A few months ago I was complaining here about my rss overload. A commenter suggested that I take a look at my6sense, a browser extension (now also iPhone app) that acts as a smart RSS reader, emphasizing the entries you should be reading. I wanted to give my6sense a go then, but the technical experience was lousy, and moreover – I was expected to migrate my rss reading to it. Too much of a hassle, I gave it up.

In the past few weeks I’ve been test-driving a new player – Genieo, which takes the basic my6sense idea a few steps further. Genieo installs an actual application, not just extension, that plugs into your browser. It tracks your rss feeds automatically, simply by looking for rss feeds in the pages you’re browsing, and learns your feeds without any setup work.

Genieo then goes further to discover feeds on pages you visit even if you’re not subscribed to them, turning your entire browsing history into one big rss feed.  It finally filters this massive pool of content using a semantic profile it builds for your interests, based on analyzing the text you’ve read so far.

For IR people this may sound a lot like Watson, Jay Budzik’s academic project turned contextual search turned an advertising technology acquisition. Watson approached this problem as a search problem: how would I formulate search queries that would run in the background, fetching me the most relevant documents that match the user’s current context? problem is, users are not constantly searching, and would get quickly annoyed by showing general search results when not asked for.

The good thing about an rss feed is that it explicitly says “this is a list of content items to be consumed from this source“, and its temporal nature provides a natural preference ranking (prefer recent items), so a heuristic of “users would be interested in recent and relevant items from feeds in pages they visited” works around the general search difficulty pretty well. Genieo circumvents the expected privacy outcry by running the entire logic on the client side, nothing of the analyzed data leaves your PC (privacy warriors would probably run sniffers to validate that).
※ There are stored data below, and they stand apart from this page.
File: config.mk
export PLATFORM = sky130hd
export DESIGN_NAME = hazard_scoreboard_flat
export DESIGN_NICKNAME = d
export VERILOG_FILES = /design/src/rtl/hazard_scoreboard_if.sv /design/src/rtl/hazard_scoreboard.sv /design/src/flat_wrapper.sv
export SDC_FILE = /design/constraint.sdc
export NUM_CORES = 1
export LEC_CHECK = 0
export ABC_AREA = 1
export BUFFER_PORTS_ARGS = -buffer_cell sky130_fd_sc_hd__clkbuf_2
export CORE_MARGIN = 3
export CORE_UTILIZATION = 39
export CTS_CLUSTER_SIZE = 40
export DETAILED_ROUTE_END_ITERATION = 8
export HOLD_SLACK_MARGIN = 0.05
export PLACE_DENSITY_LB_ADDON = 0.2
export SYNTH_ARGS = -nofsm -noshare
export SYNTH_HDL_FRONTEND = slang
export SYNTH_SLANG_ARGS = --single-unit
File: constraint.sdc
create_clock -name clk -period 7.6 [get_ports clk]
set_input_delay 0.76 -clock clk [delete_from_list [all_inputs] [get_ports clk]]
set_output_delay 0.76 -clock clk [all_outputs]
set_load 0.05 [all_outputs]
File: src/rtl/hazard_scoreboard_if.sv
// rtl/hazard_scoreboard_if.sv - ID-stage hazard request and pipeline-control response bundle
interface hazard_scoreboard_if #(
  parameter int AW = 5
);
  logic                 id_valid;
  logic [AW-1:0]        id_rs;
  logic [AW-1:0]        id_rt;
  logic [1:0]           id_rs_use;
  logic [1:0]           id_rt_use;
  logic                 id_wr_en;
  logic [AW-1:0]        id_wr_addr;
  logic [1:0]           id_wr_class;
  logic [1:0]           id_pcsrc;
  logic                 branch_taken;
  logic                 flush_all;
  logic                 stall_if_id;
  logic                 bubble_ex;
  logic                 flush_if;
  logic [(1<<AW)-1:0]   pending;
  logic [31:0]          stall_cycles;

  // The decode stage drives the instruction description and consumes the controls
  modport master (
    output id_valid, id_rs, id_rt, id_rs_use, id_rt_use, id_wr_en, id_wr_addr,
           id_wr_class, id_pcsrc, branch_taken, flush_all,
    input  stall_if_id, bubble_ex, flush_if, pending, stall_cycles
  );

  // The scoreboard consumes the instruction description and produces the controls
  modport slave (
    input  id_valid, id_rs, id_rt, id_rs_use, id_rt_use, id_wr_en, id_wr_addr,
           id_wr_class, id_pcsrc, branch_taken, flush_all,
    output stall_if_id, bubble_ex, flush_if, pending, stall_cycles
  );
endinterface

File: src/rtl/hazard_scoreboard.sv
// rtl/hazard_scoreboard.sv - per-register countdown scoreboard producing ID stall/bubble/flush
module hazard_scoreboard #(
  parameter int AW       = 5,
  parameter int CNT_W    = 3,
  parameter int ALU_LAT  = 1,
  parameter int LOAD_LAT = 2,
  parameter int MUL_LAT  = 4
) (
  input logic            clk,
  input logic            reset,
  hazard_scoreboard_if.slave sb
);
  localparam int NumRegs = 1 << AW;

  // cnt[r] = cycles until the in-flight result for r can be forwarded at EX
  logic [CNT_W-1:0]   cnt [NumRegs];
  logic [CNT_W-1:0]   rsCnt, rtCnt, wrCnt, wrLat;
  logic               rsHazard, rtHazard, wawHazard;
  logic               stall, issue;
  logic [NumRegs-1:0] pendingBits;
  logic [31:0]        stallCount;

  function automatic logic [CNT_W-1:0] classLatency(input logic [1:0] wrClass);
    case (wrClass)
      2'd0:    classLatency = CNT_W'(ALU_LAT);
      2'd1:    classLatency = CNT_W'(LOAD_LAT);
      default: classLatency = CNT_W'(MUL_LAT);   // reserved class behaves as multiply
    endcase
  endfunction

  // An operand needed at a later stage tolerates a correspondingly larger count
  function automatic logic useHazard(input logic [1:0] useStage, input logic [CNT_W-1:0] count);
    case (useStage)
      2'd1:    useHazard = (count != '0);
      2'd2:    useHazard = (32'(count) > 32'd1);
      2'd3:    useHazard = (32'(count) > 32'd2);
      default: useHazard = 1'b0;
    endcase
  endfunction

  // Hazard detection and pipeline controls, zero-latency from inputs and counts
  always_comb begin
    rsCnt     = cnt[sb.id_rs];
    rtCnt     = cnt[sb.id_rt];
    wrCnt     = cnt[sb.id_wr_addr];
    wrLat     = classLatency(sb.id_wr_class);
    rsHazard  = useHazard(sb.id_rs_use, rsCnt);
    rtHazard  = useHazard(sb.id_rt_use, rtCnt);
    wawHazard = sb.id_wr_en && (sb.id_wr_addr != '0) && (wrCnt > wrLat);
    stall     = sb.id_valid && !sb.flush_all && (rsHazard || rtHazard || wawHazard);
    issue     = sb.id_valid && !sb.flush_all && !stall;
  end

  assign sb.stall_if_id  = stall;
  assign sb.bubble_ex    = stall || sb.flush_all;
  assign sb.flush_if     = issue && ((sb.id_pcsrc[1]) || (sb.id_pcsrc == 2'd1 && sb.branch_taken));
  assign sb.pending      = pendingBits;
  assign sb.stall_cycles = stallCount;

  // Pending flags are a direct view of the counters
  always_comb begin
    pendingBits = '0;
    for (int r = 0; r < NumRegs; r++) begin
      pendingBits[r] = (cnt[r] != '0);
    end
  end

  // Countdown per register; an issuing writer reloads its destination instead of decrementing
  always_ff @(posedge clk or posedge reset) begin
    if (reset) begin
      for (int r = 0; r < NumRegs; r++) begin
        cnt[r] <= '0;
      end
    end else begin
      cnt[0] <= '0;
      for (int r = 1; r < NumRegs; r++) begin
        if (issue && sb.id_wr_en && (sb.id_wr_addr == AW'(r))) begin
          cnt[r] <= wrLat;
        end else if (cnt[r] != '0) begin
          cnt[r] <= cnt[r] - CNT_W'(1);
        end
      end
    end
  end

  // Saturating count of stalled cycles
  always_ff @(posedge clk or posedge reset) begin
    if (reset) begin
      stallCount <= '0;
    end else if (stall && (stallCount != 32'hFFFF_FFFF)) begin
      stallCount <= stallCount + 32'd1;
    end
  end
endmodule
File: src/flat_wrapper.sv
// flat-port wrapper written by rule: the top's interface ports become plain ports
module hazard_scoreboard_flat 
#(
  parameter int AW       = 5,
  parameter int CNT_W    = 3,
  parameter int ALU_LAT  = 1,
  parameter int LOAD_LAT = 2,
  parameter int MUL_LAT  = 4
)
  (clk, reset, sb_id_valid, sb_id_rs, sb_id_rt, sb_id_rs_use, sb_id_rt_use, sb_id_wr_en, sb_id_wr_addr, sb_id_wr_class, sb_id_pcsrc, sb_branch_taken, sb_flush_all, sb_stall_if_id, sb_bubble_ex, sb_flush_if, sb_pending, sb_stall_cycles);
  hazard_scoreboard_if #(.AW(AW)) sb_i ();
  input logic clk;
  input logic reset;
  input wire logic [$bits(sb_i.id_valid)-1:0] sb_id_valid;
  input wire logic [$bits(sb_i.id_rs)-1:0] sb_id_rs;
  input wire logic [$bits(sb_i.id_rt)-1:0] sb_id_rt;
  input wire logic [$bits(sb_i.id_rs_use)-1:0] sb_id_rs_use;
  input wire logic [$bits(sb_i.id_rt_use)-1:0] sb_id_rt_use;
  input wire logic [$bits(sb_i.id_wr_en)-1:0] sb_id_wr_en;
  input wire logic [$bits(sb_i.id_wr_addr)-1:0] sb_id_wr_addr;
  input wire logic [$bits(sb_i.id_wr_class)-1:0] sb_id_wr_class;
  input wire logic [$bits(sb_i.id_pcsrc)-1:0] sb_id_pcsrc;
  input wire logic [$bits(sb_i.branch_taken)-1:0] sb_branch_taken;
  input wire logic [$bits(sb_i.flush_all)-1:0] sb_flush_all;
  output wire logic [$bits(sb_i.stall_if_id)-1:0] sb_stall_if_id;
  output wire logic [$bits(sb_i.bubble_ex)-1:0] sb_bubble_ex;
  output wire logic [$bits(sb_i.flush_if)-1:0] sb_flush_if;
  output wire logic [$bits(sb_i.pending)-1:0] sb_pending;
  output wire logic [$bits(sb_i.stall_cycles)-1:0] sb_stall_cycles;
  assign sb_i.id_valid = sb_id_valid;
  assign sb_i.id_rs = sb_id_rs;
  assign sb_i.id_rt = sb_id_rt;
  assign sb_i.id_rs_use = sb_id_rs_use;
  assign sb_i.id_rt_use = sb_id_rt_use;
  assign sb_i.id_wr_en = sb_id_wr_en;
  assign sb_i.id_wr_addr = sb_id_wr_addr;
  assign sb_i.id_wr_class = sb_id_wr_class;
  assign sb_i.id_pcsrc = sb_id_pcsrc;
  assign sb_i.branch_taken = sb_branch_taken;
  assign sb_i.flush_all = sb_flush_all;
  assign sb_stall_if_id = sb_i.stall_if_id;
  assign sb_bubble_ex = sb_i.bubble_ex;
  assign sb_flush_if = sb_i.flush_if;
  assign sb_pending = sb_i.pending;
  assign sb_stall_cycles = sb_i.stall_cycles;
  hazard_scoreboard #(.AW(AW), .CNT_W(CNT_W), .ALU_LAT(ALU_LAT), .LOAD_LAT(LOAD_LAT), .MUL_LAT(MUL_LAT)) u_core (.clk(clk), .reset(reset), .sb(sb_i));
endmodule
# Word level (Yosys, flattened, before mapping)
# Index checks and enable logic that the tools add are counted.
[word_totals]
elab_cells = 301
input_bits = 29
out_inout_bits = 67
reg_bits = 125
[op_classes]
bitwise_logic = 3
muxes = 74
magnitude_cmp = 8
n_eq_ne = 40
n_addsub = 32
n_reduce_logical = 112
[op_table]
columns = ["cell", "n"]
rows = [
  ["$mux 3", 68],
  ["$reduce_bool 3->1", 33],
  ["$sub 3x1->3 const B", 31],
  ["$eq 5x5->1 const B", 16],
  ["$reduce_bool 2->1", 31],
  ["$bmux 3 s5", 3],
  ["$eq 5x4->1 const B", 8],
  ["$logic_and 1x1->1", 40],
  ["$add 32x1->32 const B", 1],
  ["$ne 32x32->1 const B", 1],
  ["$eq 5x3->1 const B", 4],
  ["$ge 6x6->1 const B", 3],
  ["$not 5->6", 3],
  ["$eq 5x2->1 const B", 2],
  ["$eq 2x1->1 const B", 4],
  ["$eq 2x2->1 const B", 4],
  ["$gt 3x1->1 const B", 2],
  ["$gt 3x2->1 const B", 2],
  ["$pmux 1 s3", 2],
  ["$pmux 3 s2", 1],
  ["$eq 5x1->1 const B", 1],
  ["$reduce_bool 5->1", 1],
  ["$logic_or 1x1->1", 4],
  ["$gt 3x3->1", 1],
  ["other kinds (2)", 3],
]

# Longest topological paths before layout
# Gate-level depths: netlist of run 1.
[logic_depth]
word_depth = 14
mapped_depth = 21
mapped_depth_nobuf = 19

# Least setup slack after synthesis of run 1
# Ideal clock, no wire load.
[synth_path]
kind = "input port to output port"
startpoint = "input sb_id_wr_addr[0]"
endpoint = "output sb_flush_if"
arrival_time_ps = 3594
required_time_ps = 6840
cell_stages = 15
path_slack_ps = 3246
path_buffers = 1
path_cell_list = "inv_1 nor2_1 clkinv_1 clkbuf_1 o22ai_1 o21ai_0 nand4_1 nor2_1 a41oi_1 ha_1 a21oi_1 o21ai_0 o2111ai_1 nand4_2 nor2_1"
[synth_between]
elab_chain_len = 11
[synth_lines]
columns = ["item", "line", "text"]
rows = [
  ["start, declared", "flat_wrapper.sv:20", "input wire logic [$bits(sb_i.id_wr_addr)-1:0] sb_id_wr_addr;"],
  ["$not 5->6 (implied by the code)", "hazard_scoreboard.sv:45", "wrCnt = cnt[sb.id_wr_addr];"],
  ["$bmux 3 s5", "hazard_scoreboard.sv:45", ""],
  ["$mux 3 (implied by the code) (2 in a row)", "hazard_scoreboard.sv:45", ""],
  ["$gt 3x3->1", "hazard_scoreboard.sv:49", "wawHazard = sb.id_wr_en && (sb.id_wr_addr != '0) && (wrCnt > wrLat);"],
  ["$logic_and 1x1->1 *", "hazard_scoreboard.sv:49", ""],
  ["$logic_or 1x1->1 *", "hazard_scoreboard.sv:50", "stall = sb.id_valid && !sb.flush_all && (rsHazard || rtHazard || wawHazard);"],
  ["$logic_and 1x1->1 *", "hazard_scoreboard.sv:50", ""],
  ["$logic_not 1->1 *", "hazard_scoreboard.sv:51", "issue = sb.id_valid && !sb.flush_all && !stall;"],
  ["$logic_and 1x1->1 *", "hazard_scoreboard.sv:51", ""],
  ["$logic_and 1x1->1 *", "hazard_scoreboard.sv:56", "assign sb.flush_if = issue && ((sb.id_pcsrc[1]) || (sb.id_pcsrc == 2'd1 && sb.branch_taken));"],
  ["end, declared", "flat_wrapper.sv:27", "output wire logic [$bits(sb_i.flush_if)-1:0] sb_flush_if;"],
]
# Mark *: on every way between the ends. The rest lies on a longest branch, timed or not. The select of a mux whose other input is x is not followed.

# Worst setup path after layout of run 1
[layout_path]
startpoint = "input sb_id_wr_addr[0]"
endpoint = "register u_core.stallCount[20], in the netlist u_core.sb.stall_cycles[20]"
[layout_between]
elab_chain_len = 9
[layout_lines]
columns = ["item", "line", "text"]
rows = [
  ["$not 5->6 (implied by the code)", "hazard_scoreboard.sv:45", ""],
  ["$bmux 3 s5", "hazard_scoreboard.sv:45", ""],
  ["$mux 3 (implied by the code) (2 in a row)", "hazard_scoreboard.sv:45", ""],
  ["$gt 3x3->1", "hazard_scoreboard.sv:49", ""],
  ["$logic_and 1x1->1 *", "hazard_scoreboard.sv:49", ""],
  ["$logic_or 1x1->1 *", "hazard_scoreboard.sv:50", ""],
  ["$logic_and 1x1->1 *", "hazard_scoreboard.sv:50", ""],
  ["$logic_and 1x1->1 *", "hazard_scoreboard.sv:90", "end else if (stall && (stallCount != 32'hFFFF_FFFF)) begin"],
  ["end signal, assigned", "hazard_scoreboard.sv:91", "stallCount <= stallCount + 32'd1;"],
  ["end, declared", "hazard_scoreboard.sv:21", "logic [31:0] stallCount;"],
]
# Marked as above.
# A chain may end at the register's enable or synchronous reset.

==> results of run 1 <==
[layout by cell type (no fill, tap or decap), drive strengths merged, types with 35 or more instances in the layout]
master and n:
nand2 597, inv 254, nand3 183, dfrtp 125, clkbuf 112, nor2 89
o21ai 86, xor2 81, nand4 69, ha 66, o211ai 35
[per-stage QoR]
step	setup WS [ns]	std cells	utilization, %
final	2.45	2220	43.9
after global routing	2.11	2220	43.9
after CTS	2.54	2220	43.9
after detailed placement	2.08	2190	41.9
after global placement	2.15	2190	41.9
after floorplan	3.25	1780	-
[logic make-up (layout without fill, tap and decap cells)]
logic type / after synthesis / after routing / share of synthesized area (%)
AO/OA/AOI/OAI: 198 / 198 / 10.3
flip-flops: 125 / 125 / 27.4
other: 1 / 1 / 0.0328
buffers and inverters: 337 / 393 / 12.3
XOR/XNOR: 93 / 93 / 7.14
adder cells (fa/ha/maj): 66 / 66 / 7.23
AND/OR/NAND/NOR: 960 / 960 / 35.6
[layout make-up]
| type | instances | area (sq um) |
|---|---|---|
| clock buffer | 18 | 439 |
| clock inverter | 12 | 138 |
| fill | 3039 | 16100 |
| inverter | 253 | 955 |
| multi-input combinational | 1318 | 6890 |
| sequential | 125 | 3130 |
| tap | 384 | 480 |
| timing repair buffer | 110 | 603 |
[critical path, cell delays in order]
cell and delay, ns:
clkbuf_2 0.12, inv_1 0.06, nor2_1 0.08, buf_4 0.20, clkinv_1 0.63, o22ai_1 0.60
o21ai_0 0.15, a41oi_1 0.22, ha_1 0.29, a21oi_1 0.14, o21ai_0 0.09, o2111ai_1 0.23
nand3_2 0.18, nand2_1 0.13, inv_2 0.04, nand2_1 0.74, inv_2 0.51, nand2_1 0.14
o21ai_1 0.08
[layer usage]
metal,track usage (%),wire [microns]
met2,40.9,18500
met1,38.0,18400
met4,9.53,1110
met3,4.78,3550
met5,0,0
[flip-flops by register name (all words and copies together), names as in the netlist]
name / cells
u_core.cnt: 93
u_core.sb.stall_cycles: 32
[worst max path at each step]
stage | from | endpoint | slack (ns)
2_1_floorplan | sb_id_wr_addr[0] | sb_flush_if | 3.25
3_3_place_gp | sb_id_wr_addr[0] | u_core.sb.stall_cycles[26] | 2.15
3_5_place_dp | sb_id_wr_addr[0] | u_core.sb.stall_cycles[31] | 2.08
4_1_cts | sb_id_wr_addr[0] | u_core.sb.stall_cycles[20] | 2.54
5_1_grt | sb_id_wr_addr[0] | u_core.sb.stall_cycles[23] | 2.11
6_report | sb_id_wr_addr[0] | u_core.sb.stall_cycles[20] | 2.45
[report_power, final]
group | internal, mW | leakage, nW | switching [mW]
sequential | 0.968 | 1.54 | 0.238
clock | 0.492 | 0.279 | 0.352
combinational | 0.890 | 5.05 | 1.92
total | 2.35 | 6.86 | 2.51
==> parameters.txt, run 1 <==
Parameter                              Value

Clock network
  Clock insertion delay at the later pin of the skew report    0.44 ns
  CTS tree    built
  # Post-CTS Setup Buffers    0
  Count of hold-fix buffers inserted at cts    0
  Deepest level of the CTS H-tree    4
  Clk sink count    ~130
  Clock transition at the register clock pins on the worst setup and hold paths after CTS    0.06 ns
  Number of buffers added by the clock tree synthesis step    17
  Library cell used as clock root buffer    clkbuf_16
  Clock buffer depth    2
  Post-CTS resize count    0

Yosys
  Most used standard cells in the synthesized netlist    nand2_1, inv_1, nand3_1
  Synthesis-stage register bit count    125
  Number of unique standard cell types used by synthesis    35
  Number of synthesis warnings    0
  Asr flop ratio synth    between 90% and 100%
  Main flop type after synthesis    dfrtp_1
  Area of the mapped netlist    11,400 sq um
  Synthesized net count    roughly 1,900
  Synth top area share    27.4%
  Post-Synthesis Mean Instance Area    around 6.4 sq um
  Cell taking the most area after synthesis    dfrtp_1
  Proportion of synthesized chip area in sequential cells    between 20 and 30%
  Syn Inst Count    around 1,800
  Ranking of synthesized cells by area    dfrtp_1, nand2_1, inv_1, nand3_1, ha_1
  Number of synthesized flops with an enable pin    0
  Top-count cell post-synth    nand2_1

Worst setup path
  Crit Path Category    in2reg
  Setup slack of the most critical reg-to-reg path    3.43 ns
  Worst endpoint required time    7.89 ns
  Destination of the worst register-to-register timing path    u_core.sb.stall_cycles[20]
  Depth of the worst register-to-register path    17
  Type of element capturing the critical path    flop
  Worst flop-to-flop path startpoint    u_core.cnt[20]
  Startpoint class of the critical path    primary input
  Maximum fanout along the worst path    33
  Arrival time worst endpoint    around 5.4 ns

Die
  Die Outline Area    31,400 sq um
  Io pins    96
  Die Span Y    ~180 microns
  Site Rows    62
  Core area    28,800 sq um
  Initial core utilization    39.7%
  Die Wd    177 microns

STA
  Setup repair after global routing missed its margin    false
  Crit path time final    5.15 ns
  Final setup fails    0
  Peak clock frequency supported by timing    about 190 MHz
  Number of hold violations in the final report    0
  Worst slack on hold paths    around 0.47 ns
  Pins Over Slew Limit    0
  Relative max-transition margin    roughly a quarter
  Setup clock skew after layout    0.0159 ns
  Transition at the pin with the smallest max-transition slack    roughly 1.1 ns
  Final sum of negative setup slack    0 ns
  Crit share post-route    between 60% and 70%

Power and ir drop
  Power density cells    385 nW/um^2
  Max VDD drop    roughly 0.00021 V
  Total power draw    slightly below 5 mW
  Leakage component of the power    between 6 and 7 nW

Layout
  Design area    between 10,000 and 15,000 sq um
  Total inserted antenna cells    0
  Share of final-layout standard cells stronger than drive strength 1    approximately 8.6%
  Nets    between 1,500 and 2,000
  Growth of design area from synthesis to finish    10.7%

Drt
  DRT Wirelength    roughly 42 mm
  Wire length per cell    around 19 microns
  DR DRC count    0
  Initial DRT Pass Iterations    8
  DRC marker count from the first detailed-route iteration    ~1,300
  Via/cell ratio    between 5 and 6
  Routed vias    12,000
  Number of nets with antenna violations after routing    0

Run
  Number of maximum-capacitance violations    0

Global route
  GR Overflow Total    0
  Vias in the first global route    11,100
  Number of antenna violations at the first check in global routing    0
  Largest net degree at the start of global routing    79
  All-layer global routing usage    around 27%
  Global-route wire length before repair    between 60 and 70 mm

Place
  IO Port Bufs    94
  Final weighted congestion in routability-driven placement    about 1.0
  Placed Instance Area    ~12,000 sq um
  Half-perimeter wire length after detailed placement    between 20 and 30 mm

Hold path
  Worst hold path type    in2async

Status
  Result of the run    finished, final reports clean
Note: power is estimated with default switching activity, not from simulation.
==> run 2, diff against run 1 <==
Clock period 7.6 ns to 4.2 ns, I/O delays scaled along.
==> run 2 against run 1 <==
Worst hold slack worse by 0.40 ns; clock skew up 0.0082 ns; combinational power up 80%; count of clock-buffer cells in the layout down 1; non-clock buffer count up 19; setup slack worse by 2.2 ns; wire length up 0.65%; utilization up 0.80 points; cell count up 0.95%; largest cell class unchanged; largest power group unchanged; highest routed layer unchanged.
In my personal experience, the quality of most results is excellent, and they are almost always posts that would interest me. Genieo quickly picked up my feed subscriptions from clicks I made in my reader to the full article in a browser window (from which it extracted the rss feed), and after a while I could see it gradually picking up on my favorite memes (search, social and others). I did not give up my rss reader for Genieo yet, and I also still have many little annoyances with it, but overall for an initial version, it works surprisingly well.

However, the target audience that is even more suited for Genieo is the not rss-savvy users like me, but the masses out there who don’t know and don’t care about reading feeds. They just want interesting news, and they don’t mind missing on the full list (a-la Dave Winer’s “River of News” concept). Such users will find tools like Genieo as useful as a personal news valet can be.

What is Facebook’s Endgame with Open Graph API?

On Thursday, Facebook outlined some of its platform roadmap plans for developers. One of the items on the long list was called the “Open Graph API“, and with such a name it was sure to raise some interest.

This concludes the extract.